Amazon's Fire smartphone crashed hard and burned, causing $84 million worth of the handsets to stay on shelves, but the e-commerce company isn't ready to give up on smartphones just yet.

Amazon reported absorbing a $170 million charge for the Fire phone, its first venture into the smartphone market. When taking the Fire phone out of the equation, analysts agreed Amazon's third-quarter finances looked healthy overall.

The Fire Phone was offered exclusively through AT&T for $199 on contract. With features such as its 13-MP camera and Amazon-connected Firefly software, the Fire was priced and promoted as a Galaxy and iPhone rival.

And that was the big mistake, says an Amazon leader and an industry watcher.

"They were trying to sell what they thought was an entry-level solution at what turned out to be a premium-level price point," said Stephen Baker, a consumer technology analyst at market research firm NPD Group.

David Limp, Amazon's senior vice president of devices, admits the Fire phone was priced too high.

"We didn't get the price right," Limp said. "I think people come to expect a great value, and we sort of mismatched expectations. We thought we had it right. But we're also willing to say, 'we missed.' And so we corrected."

The correction Limp is alluding may indicate that another version of the Fire is in the works. Shortly after its debut the Fire was given an early price cut to 99 cents on contract, but that still failed to pull the handsets off shelves and into the hands of consumers.

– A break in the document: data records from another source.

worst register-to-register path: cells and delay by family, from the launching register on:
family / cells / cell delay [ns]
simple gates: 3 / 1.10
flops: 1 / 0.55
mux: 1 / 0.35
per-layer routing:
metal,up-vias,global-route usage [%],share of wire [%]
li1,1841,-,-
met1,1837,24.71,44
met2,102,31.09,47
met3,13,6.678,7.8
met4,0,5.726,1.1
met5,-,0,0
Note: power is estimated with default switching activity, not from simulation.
File: src/rtl/interrupt_arbiter_pkg.sv
// Shared interrupt constants, mip write mask, privilege encoding and arbiter state enum.
package interrupt_arbiter_pkg;

  localparam int IRQ_SSI = 1;
  localparam int IRQ_MSI = 3;
  localparam int IRQ_STI = 5;
  localparam int IRQ_MTI = 7;
  localparam int IRQ_SEI = 9;
  localparam int IRQ_MEI = 11;

  // Software-writable mip bits: SEIP, STIP, SSIP
  localparam logic [31:0] MIP_WMASK = 32'h0000_0222;

  typedef enum logic [1:0] {
    USER_PRIVILEGE       = 2'b00,
    SUPERVISOR_PRIVILEGE = 2'b01,
    MACHINE_PRIVILEGE    = 2'b11
  } privilege_t;

  typedef enum logic [1:0] {
    IDLE    = 2'd0,
    REQUEST = 2'd1,
    BLOCKED = 2'd2
  } arb_state_e;

endpackage

File: src/rtl/interrupt_sync.sv
// SYNC_STAGES-deep single-bit synchronizer with asynchronous active-high reset.
module interrupt_sync #(
  parameter int SYNC_STAGES = 2
) (
  input  logic clk,
  input  logic rst,
  input  logic d,
  output logic q
);

  logic [SYNC_STAGES-1:0] ff;

  always_ff @(posedge clk or posedge rst) begin
    if (rst) ff <= '0;
    else     ff <= {ff[SYNC_STAGES-2:0], d};
  end

  assign q = ff[SYNC_STAGES-1];

endmodule

File: src/rtl/interrupt_arbiter.sv
// Interrupt arbiter: syncs external lines, holds mip, gates and prioritizes, req/ack to trap logic.
// Supervisor interrupt bits are enabled by defining INTERRUPT_SUPERVISOR_EN.
module interrupt_arbiter
  import interrupt_arbiter_pkg::*;
#(
  parameter int SYNC_STAGES = 2,
  parameter int ECODE_W     = 5
) (
  input  logic               clk,
  input  logic               rst,
  input  logic               ext_meip,
  input  logic               ext_mtip,
  input  logic               ext_msip,
  input  logic               mip_wr,
  input  logic [31:0]        mip_wdata,
  input  logic [31:0]        mie,
  input  logic               mstatus_mie,
  input  logic [1:0]         privilege,
  output logic [31:0]        mip_o,
  output logic               irq_req,
  output logic [ECODE_W-1:0] irq_code,
  input  logic               irq_ack,
  input  logic               trap_done,
  output logic               wfi_wake
);

  logic meip_s, mtip_s, msip_s;
  logic meip_q, mtip_q, msip_q;
  logic seip_q, stip_q, ssip_q;

  interrupt_sync #(.SYNC_STAGES(SYNC_STAGES)) u_sync_mei (.clk(clk), .rst(rst), .d(ext_meip), .q(meip_s));
  interrupt_sync #(.SYNC_STAGES(SYNC_STAGES)) u_sync_mti (.clk(clk), .rst(rst), .d(ext_mtip), .q(mtip_s));
  interrupt_sync #(.SYNC_STAGES(SYNC_STAGES)) u_sync_msi (.clk(clk), .rst(rst), .d(ext_msip), .q(msip_s));

  always_ff @(posedge clk or posedge rst) begin
    if (rst) begin
      meip_q <= 1'b0;
      mtip_q <= 1'b0;
      msip_q <= 1'b0;
    end else begin
      meip_q <= meip_s;
      mtip_q <= mtip_s;
      msip_q <= msip_s;
    end
  end

`ifdef INTERRUPT_SUPERVISOR_EN
  always_ff @(posedge clk or posedge rst) begin
    if (rst) begin
      seip_q <= 1'b0;
      stip_q <= 1'b0;
      ssip_q <= 1'b0;
    end else if (mip_wr) begin
      seip_q <= mip_wdata[IRQ_SEI];
      stip_q <= mip_wdata[IRQ_STI];
      ssip_q <= mip_wdata[IRQ_SSI];
    end
  end
`else
  assign seip_q = 1'b0;
  assign stip_q = 1'b0;
  assign ssip_q = 1'b0;
`endif

  always_comb begin
    mip_o          = '0;
    mip_o[IRQ_MEI] = meip_q;
    mip_o[IRQ_MTI] = mtip_q;
    mip_o[IRQ_MSI] = msip_q;
    mip_o[IRQ_SEI] = seip_q;
    mip_o[IRQ_STI] = stip_q;
    mip_o[IRQ_SSI] = ssip_q;
  end

  assign wfi_wake = |(mip_o & mie);

  // Below machine mode, M-level interrupts are always globally enabled
  logic        gie;
  logic [31:0] pend_en;
  assign gie     = (privilege != MACHINE_PRIVILEGE) || mstatus_mie;
  assign pend_en = mip_o & mie & {32{gie}};

  logic [ECODE_W-1:0] win_code;
  always_comb begin
    win_code = '0;
    if      (pend_en[IRQ_MEI]) win_code = ECODE_W'(IRQ_MEI);
    else if (pend_en[IRQ_MSI]) win_code = ECODE_W'(IRQ_MSI);
    else if (pend_en[IRQ_MTI]) win_code = ECODE_W'(IRQ_MTI);
`ifdef INTERRUPT_SUPERVISOR_EN
    else if (pend_en[IRQ_SEI]) win_code = ECODE_W'(IRQ_SEI);
    else if (pend_en[IRQ_SSI]) win_code = ECODE_W'(IRQ_SSI);
    else if (pend_en[IRQ_STI]) win_code = ECODE_W'(IRQ_STI);
`endif
  end

  arb_state_e state;

  always_ff @(posedge clk or posedge rst) begin
    if (rst) begin
      state    <= IDLE;
      irq_req  <= 1'b0;
      irq_code <= '0;
    end else begin
      case (state)
        IDLE: if (|pend_en) begin
          state    <= REQUEST;
          irq_req  <= 1'b1;
          irq_code <= win_code;
        end
        // Ack takes precedence over a same-cycle withdrawal; code is never re-latched here
        REQUEST: if (irq_ack) begin
          state   <= BLOCKED;
          irq_req <= 1'b0;
        end else if (pend_en == '0) begin
          state   <= IDLE;
          irq_req <= 1'b0;
        end
        BLOCKED: if (trap_done) state <= IDLE;
        default: begin
          state   <= IDLE;
          irq_req <= 1'b0;
        end
      endcase
    end
  end

endmodule

File: config.mk
export PLATFORM = sky130hd
export DESIGN_NAME = interrupt_arbiter
export DESIGN_NICKNAME = d
export VERILOG_FILES = /design/src/rtl/interrupt_arbiter_pkg.sv /design/src/rtl/interrupt_sync.sv /design/src/rtl/interrupt_arbiter.sv
export SDC_FILE = /design/constraint.sdc
export NUM_CORES = 1
export LEC_CHECK = 0
export ABC_AREA = 1
export ABC_CLOCK_PERIOD_IN_PS = 1400
export CAP_MARGIN = 20
export CORE_AREA = 3 3 62 64
export CTS_CLUSTER_DIAMETER = 50
export CTS_CLUSTER_SIZE = 12
export DETAILED_ROUTE_END_ITERATION = 10
export DIE_AREA = 0 0 65 67
export MAX_ROUTING_LAYER = met4
export PLACE_DENSITY = 0.79
export SKIP_LAST_GASP = 1
export SLEW_MARGIN = 20
export SYNTH_ARGS = -nofsm -noshare
export SYNTH_HDL_FRONTEND = slang
export SYNTH_SLANG_ARGS = --single-unit
File: constraint.sdc
create_clock -name clk -period 1.4 [get_ports clk]
set_clock_uncertainty 0.15 [all_clocks]
set_input_delay 0.21 -clock clk [delete_from_list [all_inputs] [get_ports clk]]
set_output_delay 0.21 -clock clk [all_outputs]
set_load 0.01 [all_outputs]
$ cat src/rtl/axi_rd_rr_scheduler.sv
// axi_rd_rr_scheduler: round-robin read-channel scheduler for masters M0..M2.
// Grants one master per AXI read burst, decodes its captured ARADDR to a one-hot
// slave select, and holds the grant until the RLAST handshake.
// Optional feature macro: RD_SCHED_TIMEOUT_EN (forced release after TIMEOUT_CYC
// cycles of grant, with a one-cycle timeout_o pulse).
module axi_rd_rr_scheduler #(
    parameter int ADDR_W      = 32,
    parameter int M0_PRIORITY = 0,
    parameter int TIMEOUT_CYC = 1024
) (
    input  logic              ACLK,
    input  logic              ARESETn,
    input  logic [2:0]        ARVALID_M,
    input  logic [ADDR_W-1:0] ARADDR_M0,
    input  logic [ADDR_W-1:0] ARADDR_M1,
    input  logic [ADDR_W-1:0] ARADDR_M2,
    input  logic              ARREADY_G,
    input  logic              RVALID_G,
    input  logic              RREADY_G,
    input  logic              RLAST_G,
    input  logic              AW_busy,
    output logic [2:0]        grant_o,
    output logic [7:0]        slave_sel_o,
    output logic              busy_o,
    output logic              timeout_o
);

    typedef enum logic [1:0] {IDLE, ADDR, DATA} state_t;

    state_t            state;
    logic [1:0]        rr_ptr;
    logic [1:0]        gnt_idx;
    logic [ADDR_W-1:0] addr_q;

    logic [2:0]        elig;
    logic [1:0]        win;
    logic              win_vld;
    logic [ADDR_W-1:0] win_addr;
    logic              rel_done;
    logic              rel_to;
    logic              rel;

    // addr_q is kept for observability; the select itself is registered at capture
    logic unused_addr;
    assign unused_addr = ^addr_q;

    function automatic logic [1:0] inc3(input logic [1:0] p);
        return (p == 2'd2) ? 2'd0 : p + 2'd1;
    endfunction

    // Upper 16 address bits to one-hot slave; unmapped space gives 0 (DECERR)
    function automatic logic [7:0] decode(input logic [15:0] h);
        logic [7:0] s;
        s = 8'h00;
        if (h[15:8] == 8'h20) begin
            s = 8'h20;
        end else begin
            case (h)
                16'h0000: s = 8'h01;
                16'h0001: s = 8'h02;
                16'h0002: s = 8'h04;
                16'h0003: s = 8'h80;
                16'h0010: s = 8'h40;
                16'h1000: s = 8'h08;
                16'h1001: s = 8'h10;
                default:  s = 8'h00;
            endcase
        end
        return s;
    endfunction

    // Winner: first eligible master scanning upward from rr_ptr (mod 3); M0 may override
    always_comb begin
        logic [1:0] o0, o1, o2;
        elig    = ARVALID_M & ~{AW_busy, AW_busy, 1'b0};
        win_vld = |elig;
        o0      = rr_ptr;
        o1      = inc3(o0);
        o2      = inc3(o1);
        win     = o0;
        if (elig[o2]) win = o2;
        if (elig[o1]) win = o1;
        if (elig[o0]) win = o0;
        if (M0_PRIORITY != 0 && elig[0]) win = 2'd0;
    end

    // Address of the prospective winner
    always_comb begin
        case (win)
            2'd0:    win_addr = ARADDR_M0;
            2'd1:    win_addr = ARADDR_M1;
            default: win_addr = ARADDR_M2;
        endcase
    end

    assign rel_done = (state == DATA) && RVALID_G && RREADY_G && RLAST_G;

`ifdef RD_SCHED_TIMEOUT_EN
    localparam int CW = $clog2(TIMEOUT_CYC + 1);
    logic [CW-1:0] cnt;

    // Counter hits TIMEOUT_CYC on this edge; a completing burst takes precedence
    assign rel_to = (state != IDLE) && !rel_done && (cnt == CW'(TIMEOUT_CYC - 1));

    // Grant-age counter: cleared on grant, counts while a transaction is open
    always_ff @(posedge ACLK or negedge ARESETn) begin
        if (!ARESETn) begin
            cnt       <= '0;
            timeout_o <= 1'b0;
        end else begin
            timeout_o <= rel_to;
            if (state == IDLE) cnt <= '0;
            else if (!rel)     cnt <= cnt + 1'b1;
        end
    end
`else
    localparam int unused_timeout_cyc = TIMEOUT_CYC;
    assign rel_to    = 1'b0;
    assign timeout_o = 1'b0;
`endif

    assign rel = rel_done | rel_to;

    // Scheduler FSM with registered grant/select/busy outputs
    always_ff @(posedge ACLK or negedge ARESETn) begin
        if (!ARESETn) begin
            state       <= IDLE;
            rr_ptr      <= 2'd0;
            gnt_idx     <= 2'd0;
            addr_q      <= '0;
            grant_o     <= 3'b000;
            slave_sel_o <= 8'h00;
            busy_o      <= 1'b0;
        end else if (rel) begin
            // Release; the next grant can only be issued from IDLE next cycle
            state       <= IDLE;
            rr_ptr      <= inc3(gnt_idx);
            grant_o     <= 3'b000;
            slave_sel_o <= 8'h00;
            busy_o      <= 1'b0;
        end else begin
            case (state)
                IDLE: begin
                    if (win_vld) begin
                        state       <= ADDR;
                        gnt_idx     <= win;
                        grant_o     <= 3'b001 << win;
                        addr_q      <= win_addr;
                        slave_sel_o <= decode(win_addr[ADDR_W-1 -: 16]);
                        busy_o      <= 1'b1;
                    end
                end
                ADDR: begin
                    if (ARREADY_G) state <= DATA;
                end
                DATA: begin
                    // Non-last beats keep the grant; last beat handled by rel
                end
                default: state <= IDLE;
            endcase
        end
    end

endmodule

"We are going to keep iterating software features to get it better and better," Limp said. "Each release that we're doing, we're learning. Beyond that, I leave it out there to see what people think."

The success of its e-reader Kindle series likely tempted Amazon into betting big on the Fire phone. Without disclosing numbers, Limp says his company's Fire TV has also been a success.

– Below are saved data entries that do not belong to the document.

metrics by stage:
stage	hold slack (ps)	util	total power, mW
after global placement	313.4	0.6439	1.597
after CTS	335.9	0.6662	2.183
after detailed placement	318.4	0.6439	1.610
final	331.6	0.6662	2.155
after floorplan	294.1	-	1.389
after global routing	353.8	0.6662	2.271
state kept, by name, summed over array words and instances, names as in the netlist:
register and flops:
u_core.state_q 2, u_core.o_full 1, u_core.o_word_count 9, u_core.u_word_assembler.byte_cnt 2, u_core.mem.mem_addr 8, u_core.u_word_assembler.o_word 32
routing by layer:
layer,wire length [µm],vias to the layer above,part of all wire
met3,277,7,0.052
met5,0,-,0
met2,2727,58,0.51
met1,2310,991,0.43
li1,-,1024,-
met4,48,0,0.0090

"When you're taking risks, they're not all going to pay off," said Limp. "Those are the facts."

Amazon may be preparing to take a big risk on another front. The e-commerce company is rumored to be preparing a physical store in midtown Manhattan, just in time for the holiday shopping season.

However, Forrester analyst Sucharita Mulpuru thinks it may be a bad bet on Amazon's part if the company tries to ship products out of the store.

"Amazon's value proposition is its huge selection and shipping that comes to me," Mulpuru said. "Both those aren't going to happen at a physical store in Manhattan."